Task objective -> Using the listing, copy each whole line that features "mflo".

The data ->
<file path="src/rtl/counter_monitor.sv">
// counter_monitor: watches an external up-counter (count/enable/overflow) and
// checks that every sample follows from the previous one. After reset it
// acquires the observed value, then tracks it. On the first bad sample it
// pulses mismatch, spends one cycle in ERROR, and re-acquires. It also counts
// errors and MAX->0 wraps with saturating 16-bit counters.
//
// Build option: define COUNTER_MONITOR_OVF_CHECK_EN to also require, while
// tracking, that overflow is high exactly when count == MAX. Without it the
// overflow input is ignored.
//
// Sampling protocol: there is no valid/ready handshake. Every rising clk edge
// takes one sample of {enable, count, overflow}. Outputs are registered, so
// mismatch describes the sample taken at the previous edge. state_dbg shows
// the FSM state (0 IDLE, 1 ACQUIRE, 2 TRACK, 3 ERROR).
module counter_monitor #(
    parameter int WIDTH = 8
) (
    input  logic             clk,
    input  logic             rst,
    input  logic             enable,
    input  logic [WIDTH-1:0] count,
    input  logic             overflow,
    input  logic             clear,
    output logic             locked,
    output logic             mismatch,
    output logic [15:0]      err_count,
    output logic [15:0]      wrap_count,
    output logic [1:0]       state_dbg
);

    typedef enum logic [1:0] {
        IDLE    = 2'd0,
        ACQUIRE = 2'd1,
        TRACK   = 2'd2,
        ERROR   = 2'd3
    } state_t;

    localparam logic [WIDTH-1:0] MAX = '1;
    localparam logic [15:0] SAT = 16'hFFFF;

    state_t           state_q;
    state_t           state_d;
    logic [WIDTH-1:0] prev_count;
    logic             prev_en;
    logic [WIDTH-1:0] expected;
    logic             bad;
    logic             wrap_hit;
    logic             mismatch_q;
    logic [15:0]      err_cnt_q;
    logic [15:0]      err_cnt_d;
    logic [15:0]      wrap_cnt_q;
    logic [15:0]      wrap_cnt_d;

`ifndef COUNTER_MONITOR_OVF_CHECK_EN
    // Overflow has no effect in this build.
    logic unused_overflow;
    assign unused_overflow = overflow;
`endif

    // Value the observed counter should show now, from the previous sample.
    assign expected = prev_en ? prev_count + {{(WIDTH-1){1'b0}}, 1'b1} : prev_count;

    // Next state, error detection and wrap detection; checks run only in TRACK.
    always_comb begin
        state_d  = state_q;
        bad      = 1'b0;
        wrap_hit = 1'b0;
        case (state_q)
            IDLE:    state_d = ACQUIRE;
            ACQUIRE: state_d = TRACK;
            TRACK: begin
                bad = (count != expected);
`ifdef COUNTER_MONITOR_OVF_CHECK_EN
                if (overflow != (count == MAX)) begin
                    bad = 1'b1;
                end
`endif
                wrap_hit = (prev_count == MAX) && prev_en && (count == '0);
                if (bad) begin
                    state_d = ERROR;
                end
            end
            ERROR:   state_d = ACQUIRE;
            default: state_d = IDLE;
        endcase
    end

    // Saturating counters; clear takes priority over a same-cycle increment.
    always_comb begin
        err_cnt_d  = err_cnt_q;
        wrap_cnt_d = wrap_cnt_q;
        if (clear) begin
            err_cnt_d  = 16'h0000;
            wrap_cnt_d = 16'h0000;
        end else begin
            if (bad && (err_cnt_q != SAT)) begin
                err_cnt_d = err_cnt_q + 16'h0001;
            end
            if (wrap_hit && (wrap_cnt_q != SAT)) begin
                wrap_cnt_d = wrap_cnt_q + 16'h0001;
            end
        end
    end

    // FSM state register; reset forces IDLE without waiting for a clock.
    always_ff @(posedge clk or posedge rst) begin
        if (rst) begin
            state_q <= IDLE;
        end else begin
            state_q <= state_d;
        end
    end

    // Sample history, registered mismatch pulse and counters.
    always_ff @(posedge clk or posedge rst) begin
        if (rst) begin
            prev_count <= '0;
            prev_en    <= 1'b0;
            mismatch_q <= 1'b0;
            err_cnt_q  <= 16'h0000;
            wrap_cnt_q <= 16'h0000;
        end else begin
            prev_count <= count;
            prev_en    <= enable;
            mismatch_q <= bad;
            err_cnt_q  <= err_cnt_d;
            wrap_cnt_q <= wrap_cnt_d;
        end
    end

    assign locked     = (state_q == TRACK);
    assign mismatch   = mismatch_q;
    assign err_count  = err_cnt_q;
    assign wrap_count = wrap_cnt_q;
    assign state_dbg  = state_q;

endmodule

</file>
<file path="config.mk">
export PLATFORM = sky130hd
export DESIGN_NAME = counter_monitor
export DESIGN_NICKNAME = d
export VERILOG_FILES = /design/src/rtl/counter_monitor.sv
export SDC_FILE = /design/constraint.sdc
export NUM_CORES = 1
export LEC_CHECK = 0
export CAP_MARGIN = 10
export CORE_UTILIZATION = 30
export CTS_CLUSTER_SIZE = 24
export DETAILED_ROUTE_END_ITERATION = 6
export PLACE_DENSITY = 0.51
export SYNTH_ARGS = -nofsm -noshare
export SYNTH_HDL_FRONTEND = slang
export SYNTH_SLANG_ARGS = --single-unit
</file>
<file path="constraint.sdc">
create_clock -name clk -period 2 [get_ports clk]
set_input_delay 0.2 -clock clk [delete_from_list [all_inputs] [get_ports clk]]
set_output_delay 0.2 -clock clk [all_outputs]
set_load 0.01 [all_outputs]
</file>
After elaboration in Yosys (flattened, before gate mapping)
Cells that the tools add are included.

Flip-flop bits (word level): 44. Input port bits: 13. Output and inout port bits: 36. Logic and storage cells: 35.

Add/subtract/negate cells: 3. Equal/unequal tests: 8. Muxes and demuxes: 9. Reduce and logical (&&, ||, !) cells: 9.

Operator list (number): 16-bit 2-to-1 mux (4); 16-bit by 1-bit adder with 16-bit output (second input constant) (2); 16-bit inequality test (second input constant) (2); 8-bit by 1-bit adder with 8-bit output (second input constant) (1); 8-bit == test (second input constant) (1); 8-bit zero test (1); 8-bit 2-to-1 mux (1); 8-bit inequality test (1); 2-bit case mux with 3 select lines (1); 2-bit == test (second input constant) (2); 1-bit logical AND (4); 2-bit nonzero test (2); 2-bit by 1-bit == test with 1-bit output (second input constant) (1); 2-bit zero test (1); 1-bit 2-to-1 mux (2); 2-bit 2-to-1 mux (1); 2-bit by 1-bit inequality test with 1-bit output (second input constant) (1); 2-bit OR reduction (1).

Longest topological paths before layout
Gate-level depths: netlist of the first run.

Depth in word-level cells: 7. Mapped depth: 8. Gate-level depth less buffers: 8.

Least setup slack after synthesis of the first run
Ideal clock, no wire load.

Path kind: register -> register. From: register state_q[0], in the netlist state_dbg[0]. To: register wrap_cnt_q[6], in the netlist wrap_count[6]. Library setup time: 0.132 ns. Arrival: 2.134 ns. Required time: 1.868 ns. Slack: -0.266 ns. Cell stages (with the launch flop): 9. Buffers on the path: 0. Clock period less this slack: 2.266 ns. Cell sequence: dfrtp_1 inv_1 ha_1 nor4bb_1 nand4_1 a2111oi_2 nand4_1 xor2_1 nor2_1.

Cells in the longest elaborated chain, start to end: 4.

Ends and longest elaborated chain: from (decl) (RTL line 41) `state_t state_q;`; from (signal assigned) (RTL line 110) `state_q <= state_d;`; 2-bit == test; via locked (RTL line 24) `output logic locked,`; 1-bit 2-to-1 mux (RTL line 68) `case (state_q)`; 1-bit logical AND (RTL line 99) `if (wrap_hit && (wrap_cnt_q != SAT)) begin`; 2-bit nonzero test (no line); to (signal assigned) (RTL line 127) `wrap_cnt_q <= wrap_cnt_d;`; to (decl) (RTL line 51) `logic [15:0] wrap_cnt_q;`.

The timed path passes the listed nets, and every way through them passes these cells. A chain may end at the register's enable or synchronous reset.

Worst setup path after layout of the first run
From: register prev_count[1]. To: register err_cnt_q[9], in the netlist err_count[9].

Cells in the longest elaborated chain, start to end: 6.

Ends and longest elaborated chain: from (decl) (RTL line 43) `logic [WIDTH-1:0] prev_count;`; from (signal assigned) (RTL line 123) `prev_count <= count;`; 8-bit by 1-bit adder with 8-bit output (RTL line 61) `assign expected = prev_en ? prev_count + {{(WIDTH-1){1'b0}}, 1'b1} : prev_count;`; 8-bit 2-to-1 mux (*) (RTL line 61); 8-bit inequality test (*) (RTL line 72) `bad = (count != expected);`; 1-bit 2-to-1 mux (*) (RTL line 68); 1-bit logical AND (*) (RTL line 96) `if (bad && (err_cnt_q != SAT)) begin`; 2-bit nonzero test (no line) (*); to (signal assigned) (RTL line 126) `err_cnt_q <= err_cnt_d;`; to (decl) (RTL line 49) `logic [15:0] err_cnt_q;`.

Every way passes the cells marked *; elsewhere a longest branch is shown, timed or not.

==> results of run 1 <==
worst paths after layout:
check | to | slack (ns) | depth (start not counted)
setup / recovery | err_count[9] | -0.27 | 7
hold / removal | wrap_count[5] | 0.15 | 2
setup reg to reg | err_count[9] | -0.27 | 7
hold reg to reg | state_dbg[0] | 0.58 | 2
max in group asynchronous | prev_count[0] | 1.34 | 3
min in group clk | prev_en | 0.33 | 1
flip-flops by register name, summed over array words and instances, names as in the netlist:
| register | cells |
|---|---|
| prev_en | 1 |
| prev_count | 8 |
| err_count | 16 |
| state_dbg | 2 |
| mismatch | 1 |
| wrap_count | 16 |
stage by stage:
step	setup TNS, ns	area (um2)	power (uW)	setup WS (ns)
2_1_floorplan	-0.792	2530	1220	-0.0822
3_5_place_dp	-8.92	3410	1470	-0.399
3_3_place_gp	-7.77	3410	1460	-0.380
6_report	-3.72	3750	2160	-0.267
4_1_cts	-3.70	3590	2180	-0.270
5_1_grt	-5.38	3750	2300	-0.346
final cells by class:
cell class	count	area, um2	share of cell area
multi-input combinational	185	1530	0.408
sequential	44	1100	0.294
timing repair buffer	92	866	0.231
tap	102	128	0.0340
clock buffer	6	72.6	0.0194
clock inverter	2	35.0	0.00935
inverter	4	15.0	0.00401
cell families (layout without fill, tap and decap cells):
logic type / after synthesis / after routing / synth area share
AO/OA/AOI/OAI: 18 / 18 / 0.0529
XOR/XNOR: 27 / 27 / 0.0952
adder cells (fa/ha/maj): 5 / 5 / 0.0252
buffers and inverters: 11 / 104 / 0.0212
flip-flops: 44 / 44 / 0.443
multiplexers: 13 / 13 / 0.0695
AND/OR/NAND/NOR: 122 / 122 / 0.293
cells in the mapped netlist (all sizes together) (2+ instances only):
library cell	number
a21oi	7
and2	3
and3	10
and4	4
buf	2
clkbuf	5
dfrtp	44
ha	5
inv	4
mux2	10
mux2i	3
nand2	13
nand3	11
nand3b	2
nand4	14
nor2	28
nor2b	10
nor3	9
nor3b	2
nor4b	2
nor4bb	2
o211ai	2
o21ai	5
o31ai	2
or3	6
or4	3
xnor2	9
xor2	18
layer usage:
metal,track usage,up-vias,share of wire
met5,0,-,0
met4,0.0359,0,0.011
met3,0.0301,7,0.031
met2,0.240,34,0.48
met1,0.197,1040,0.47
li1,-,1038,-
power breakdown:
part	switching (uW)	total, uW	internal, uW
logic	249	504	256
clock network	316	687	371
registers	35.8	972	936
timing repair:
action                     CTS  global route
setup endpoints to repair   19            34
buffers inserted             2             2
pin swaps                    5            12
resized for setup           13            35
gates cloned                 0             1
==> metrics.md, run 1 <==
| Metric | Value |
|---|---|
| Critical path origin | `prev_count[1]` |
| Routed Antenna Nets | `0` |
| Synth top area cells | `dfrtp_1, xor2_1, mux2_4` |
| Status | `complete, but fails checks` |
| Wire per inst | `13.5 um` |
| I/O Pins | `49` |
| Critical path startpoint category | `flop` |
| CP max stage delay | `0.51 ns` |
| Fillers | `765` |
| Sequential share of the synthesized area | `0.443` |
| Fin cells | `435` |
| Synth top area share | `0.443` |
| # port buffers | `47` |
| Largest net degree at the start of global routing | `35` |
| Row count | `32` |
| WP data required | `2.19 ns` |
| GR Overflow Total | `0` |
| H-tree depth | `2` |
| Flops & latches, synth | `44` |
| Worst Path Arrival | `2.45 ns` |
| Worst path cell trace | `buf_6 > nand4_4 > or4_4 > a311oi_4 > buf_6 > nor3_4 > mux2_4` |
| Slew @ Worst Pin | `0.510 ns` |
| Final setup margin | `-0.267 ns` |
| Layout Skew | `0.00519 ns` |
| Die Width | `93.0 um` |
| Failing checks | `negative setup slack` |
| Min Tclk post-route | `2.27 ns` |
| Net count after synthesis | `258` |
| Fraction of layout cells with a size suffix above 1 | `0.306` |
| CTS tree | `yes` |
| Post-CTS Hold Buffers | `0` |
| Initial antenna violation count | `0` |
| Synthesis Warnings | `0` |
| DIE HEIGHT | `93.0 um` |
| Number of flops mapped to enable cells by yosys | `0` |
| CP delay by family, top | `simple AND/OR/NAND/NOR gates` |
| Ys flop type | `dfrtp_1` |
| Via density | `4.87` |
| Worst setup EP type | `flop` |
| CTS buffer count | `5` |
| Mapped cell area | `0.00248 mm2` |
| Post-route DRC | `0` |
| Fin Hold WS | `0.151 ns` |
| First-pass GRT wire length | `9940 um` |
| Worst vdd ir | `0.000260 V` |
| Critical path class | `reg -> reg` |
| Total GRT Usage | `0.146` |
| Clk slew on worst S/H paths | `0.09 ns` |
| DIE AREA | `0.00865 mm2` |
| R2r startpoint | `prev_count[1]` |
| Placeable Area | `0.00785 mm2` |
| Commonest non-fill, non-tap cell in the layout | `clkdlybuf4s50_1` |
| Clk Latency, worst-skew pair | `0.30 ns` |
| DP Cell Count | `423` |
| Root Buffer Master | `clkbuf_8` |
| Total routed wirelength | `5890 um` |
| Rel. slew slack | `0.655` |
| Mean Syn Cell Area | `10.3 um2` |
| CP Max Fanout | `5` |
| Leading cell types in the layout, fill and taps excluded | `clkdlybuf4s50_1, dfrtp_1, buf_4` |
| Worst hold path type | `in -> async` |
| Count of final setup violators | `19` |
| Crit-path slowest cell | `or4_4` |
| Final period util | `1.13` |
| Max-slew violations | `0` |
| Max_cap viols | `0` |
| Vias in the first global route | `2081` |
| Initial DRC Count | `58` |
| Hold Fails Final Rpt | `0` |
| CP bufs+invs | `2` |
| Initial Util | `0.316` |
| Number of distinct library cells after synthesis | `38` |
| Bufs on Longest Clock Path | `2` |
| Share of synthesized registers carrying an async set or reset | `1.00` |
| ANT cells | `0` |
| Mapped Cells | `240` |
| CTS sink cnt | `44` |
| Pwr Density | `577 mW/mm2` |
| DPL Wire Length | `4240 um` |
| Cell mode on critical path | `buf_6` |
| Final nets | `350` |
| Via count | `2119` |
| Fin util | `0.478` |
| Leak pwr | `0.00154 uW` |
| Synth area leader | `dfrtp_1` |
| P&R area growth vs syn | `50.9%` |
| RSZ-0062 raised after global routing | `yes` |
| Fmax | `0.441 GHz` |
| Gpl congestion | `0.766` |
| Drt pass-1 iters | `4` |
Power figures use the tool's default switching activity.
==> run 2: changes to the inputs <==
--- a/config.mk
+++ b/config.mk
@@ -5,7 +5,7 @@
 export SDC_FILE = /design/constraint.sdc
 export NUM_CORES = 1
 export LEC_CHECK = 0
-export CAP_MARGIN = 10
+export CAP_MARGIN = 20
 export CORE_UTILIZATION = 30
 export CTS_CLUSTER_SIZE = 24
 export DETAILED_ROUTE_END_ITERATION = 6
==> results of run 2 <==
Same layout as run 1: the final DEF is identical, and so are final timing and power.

...

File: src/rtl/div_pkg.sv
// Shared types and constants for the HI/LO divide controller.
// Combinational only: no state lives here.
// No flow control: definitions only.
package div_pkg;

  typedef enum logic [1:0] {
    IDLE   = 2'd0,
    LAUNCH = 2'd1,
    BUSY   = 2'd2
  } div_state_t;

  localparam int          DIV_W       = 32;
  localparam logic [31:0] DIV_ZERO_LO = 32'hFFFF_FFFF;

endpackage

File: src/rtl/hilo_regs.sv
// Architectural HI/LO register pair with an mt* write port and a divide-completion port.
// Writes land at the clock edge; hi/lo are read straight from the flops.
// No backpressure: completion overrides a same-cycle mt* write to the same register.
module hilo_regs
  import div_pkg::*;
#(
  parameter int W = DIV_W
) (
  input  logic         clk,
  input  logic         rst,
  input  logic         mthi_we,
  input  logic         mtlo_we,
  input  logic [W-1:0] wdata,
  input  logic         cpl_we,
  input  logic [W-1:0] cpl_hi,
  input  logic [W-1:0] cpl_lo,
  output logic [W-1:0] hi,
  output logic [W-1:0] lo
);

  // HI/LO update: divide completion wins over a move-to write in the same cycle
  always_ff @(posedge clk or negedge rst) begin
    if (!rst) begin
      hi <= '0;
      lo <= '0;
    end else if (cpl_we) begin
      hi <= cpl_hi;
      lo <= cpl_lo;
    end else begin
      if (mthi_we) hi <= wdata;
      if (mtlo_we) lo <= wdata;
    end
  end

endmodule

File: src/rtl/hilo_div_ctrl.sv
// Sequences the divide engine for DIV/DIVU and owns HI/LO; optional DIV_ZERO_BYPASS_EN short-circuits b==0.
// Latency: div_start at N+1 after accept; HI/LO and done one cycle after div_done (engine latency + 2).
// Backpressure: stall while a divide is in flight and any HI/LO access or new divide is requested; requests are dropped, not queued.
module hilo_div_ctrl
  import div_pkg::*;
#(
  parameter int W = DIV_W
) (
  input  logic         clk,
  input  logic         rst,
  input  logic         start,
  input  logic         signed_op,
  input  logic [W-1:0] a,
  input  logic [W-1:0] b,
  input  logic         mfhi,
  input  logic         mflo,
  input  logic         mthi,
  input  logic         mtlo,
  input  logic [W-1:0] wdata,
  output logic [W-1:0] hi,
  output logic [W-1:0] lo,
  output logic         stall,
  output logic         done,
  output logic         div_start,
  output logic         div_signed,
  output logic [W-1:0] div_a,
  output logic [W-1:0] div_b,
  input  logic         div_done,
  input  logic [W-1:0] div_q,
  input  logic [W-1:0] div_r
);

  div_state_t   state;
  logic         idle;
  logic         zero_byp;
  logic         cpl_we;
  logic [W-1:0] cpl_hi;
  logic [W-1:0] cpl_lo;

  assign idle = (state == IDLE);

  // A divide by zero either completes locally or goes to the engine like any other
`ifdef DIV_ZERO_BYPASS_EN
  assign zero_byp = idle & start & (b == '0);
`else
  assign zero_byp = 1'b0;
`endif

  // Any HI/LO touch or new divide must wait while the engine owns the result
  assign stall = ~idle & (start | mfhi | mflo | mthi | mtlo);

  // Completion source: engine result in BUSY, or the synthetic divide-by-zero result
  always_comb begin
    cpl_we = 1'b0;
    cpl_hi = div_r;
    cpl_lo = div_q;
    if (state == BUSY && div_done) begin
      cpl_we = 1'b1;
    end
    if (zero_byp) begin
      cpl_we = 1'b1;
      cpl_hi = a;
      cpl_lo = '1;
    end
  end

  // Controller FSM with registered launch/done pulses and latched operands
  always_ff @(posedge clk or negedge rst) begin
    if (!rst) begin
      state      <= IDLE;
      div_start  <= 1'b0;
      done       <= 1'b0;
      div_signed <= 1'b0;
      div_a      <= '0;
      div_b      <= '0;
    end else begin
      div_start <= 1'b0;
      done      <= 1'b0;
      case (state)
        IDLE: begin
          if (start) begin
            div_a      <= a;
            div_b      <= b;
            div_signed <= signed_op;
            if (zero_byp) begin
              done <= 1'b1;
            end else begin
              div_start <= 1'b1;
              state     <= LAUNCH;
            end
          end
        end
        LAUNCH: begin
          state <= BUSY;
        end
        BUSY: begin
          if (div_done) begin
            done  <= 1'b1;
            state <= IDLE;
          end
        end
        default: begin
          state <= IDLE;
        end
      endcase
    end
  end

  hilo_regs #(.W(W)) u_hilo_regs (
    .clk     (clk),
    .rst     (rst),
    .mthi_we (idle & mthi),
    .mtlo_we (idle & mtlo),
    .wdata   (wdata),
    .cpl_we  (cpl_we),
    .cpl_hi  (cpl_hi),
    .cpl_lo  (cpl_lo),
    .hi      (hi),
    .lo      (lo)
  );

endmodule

...

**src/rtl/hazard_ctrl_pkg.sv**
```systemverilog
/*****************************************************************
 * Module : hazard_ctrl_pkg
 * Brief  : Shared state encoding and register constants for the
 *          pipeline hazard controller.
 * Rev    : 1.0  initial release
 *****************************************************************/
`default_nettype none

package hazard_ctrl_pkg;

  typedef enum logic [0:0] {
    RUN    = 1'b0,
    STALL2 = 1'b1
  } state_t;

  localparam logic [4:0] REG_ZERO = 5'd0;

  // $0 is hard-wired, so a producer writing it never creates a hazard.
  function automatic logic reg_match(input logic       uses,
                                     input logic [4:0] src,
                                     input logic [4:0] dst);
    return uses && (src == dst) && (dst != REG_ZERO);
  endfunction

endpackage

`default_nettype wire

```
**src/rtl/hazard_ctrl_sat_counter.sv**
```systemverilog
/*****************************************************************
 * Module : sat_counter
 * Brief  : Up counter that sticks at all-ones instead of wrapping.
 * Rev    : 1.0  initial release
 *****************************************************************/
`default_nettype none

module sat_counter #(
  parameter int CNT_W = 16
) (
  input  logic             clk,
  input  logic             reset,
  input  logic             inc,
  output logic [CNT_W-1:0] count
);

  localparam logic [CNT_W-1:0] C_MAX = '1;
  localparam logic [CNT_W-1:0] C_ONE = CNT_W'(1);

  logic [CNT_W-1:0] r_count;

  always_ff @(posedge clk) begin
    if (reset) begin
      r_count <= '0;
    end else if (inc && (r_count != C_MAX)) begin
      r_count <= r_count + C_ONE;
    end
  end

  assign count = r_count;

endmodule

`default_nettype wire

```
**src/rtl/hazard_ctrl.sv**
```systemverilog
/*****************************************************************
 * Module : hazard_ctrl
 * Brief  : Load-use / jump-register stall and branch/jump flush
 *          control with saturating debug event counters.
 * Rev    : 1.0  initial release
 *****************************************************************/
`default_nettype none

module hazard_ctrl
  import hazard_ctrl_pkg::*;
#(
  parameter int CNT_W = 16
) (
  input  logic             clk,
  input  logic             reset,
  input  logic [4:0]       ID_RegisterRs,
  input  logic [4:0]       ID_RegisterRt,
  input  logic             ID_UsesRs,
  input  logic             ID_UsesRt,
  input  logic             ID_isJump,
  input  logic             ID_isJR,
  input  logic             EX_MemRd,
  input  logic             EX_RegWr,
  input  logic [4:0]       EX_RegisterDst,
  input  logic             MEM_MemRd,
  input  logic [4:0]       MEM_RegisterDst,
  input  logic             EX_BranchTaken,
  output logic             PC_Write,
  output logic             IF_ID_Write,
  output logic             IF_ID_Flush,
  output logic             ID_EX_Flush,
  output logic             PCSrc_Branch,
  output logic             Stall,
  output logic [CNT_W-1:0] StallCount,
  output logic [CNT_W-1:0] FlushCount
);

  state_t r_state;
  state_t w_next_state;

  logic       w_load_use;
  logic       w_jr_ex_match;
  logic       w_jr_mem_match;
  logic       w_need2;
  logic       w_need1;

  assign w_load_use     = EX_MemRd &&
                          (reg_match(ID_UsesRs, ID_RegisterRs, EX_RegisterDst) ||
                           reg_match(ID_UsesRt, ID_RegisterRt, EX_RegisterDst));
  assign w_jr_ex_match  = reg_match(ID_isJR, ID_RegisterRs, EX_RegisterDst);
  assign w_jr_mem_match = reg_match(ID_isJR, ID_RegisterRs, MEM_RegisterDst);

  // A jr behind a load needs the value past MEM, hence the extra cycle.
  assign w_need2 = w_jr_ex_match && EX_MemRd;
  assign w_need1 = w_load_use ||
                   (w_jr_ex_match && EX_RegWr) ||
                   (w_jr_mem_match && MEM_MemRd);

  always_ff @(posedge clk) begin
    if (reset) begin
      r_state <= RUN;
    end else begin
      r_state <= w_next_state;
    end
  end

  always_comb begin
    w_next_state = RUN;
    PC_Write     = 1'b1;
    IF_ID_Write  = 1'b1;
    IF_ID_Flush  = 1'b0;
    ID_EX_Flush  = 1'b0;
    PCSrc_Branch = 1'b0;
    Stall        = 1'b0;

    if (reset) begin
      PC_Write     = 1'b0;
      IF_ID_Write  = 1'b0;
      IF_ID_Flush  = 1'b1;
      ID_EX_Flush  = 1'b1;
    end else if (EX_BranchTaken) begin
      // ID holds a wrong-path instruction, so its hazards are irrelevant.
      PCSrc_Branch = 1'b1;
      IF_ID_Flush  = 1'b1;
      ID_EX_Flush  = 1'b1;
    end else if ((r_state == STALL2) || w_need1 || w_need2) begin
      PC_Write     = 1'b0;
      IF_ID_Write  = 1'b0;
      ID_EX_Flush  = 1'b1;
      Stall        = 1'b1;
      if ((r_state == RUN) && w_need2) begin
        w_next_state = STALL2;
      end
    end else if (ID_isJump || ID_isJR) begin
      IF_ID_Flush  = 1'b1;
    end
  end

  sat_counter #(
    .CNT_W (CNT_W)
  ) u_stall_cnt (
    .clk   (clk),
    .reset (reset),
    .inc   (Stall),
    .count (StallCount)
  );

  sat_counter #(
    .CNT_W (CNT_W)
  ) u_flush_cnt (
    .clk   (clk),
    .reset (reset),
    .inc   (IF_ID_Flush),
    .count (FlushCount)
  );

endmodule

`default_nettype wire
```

Output for this exercise ->
  input  logic         mflo,
  assign stall = ~idle & (start | mfhi | mflo | mthi | mtlo);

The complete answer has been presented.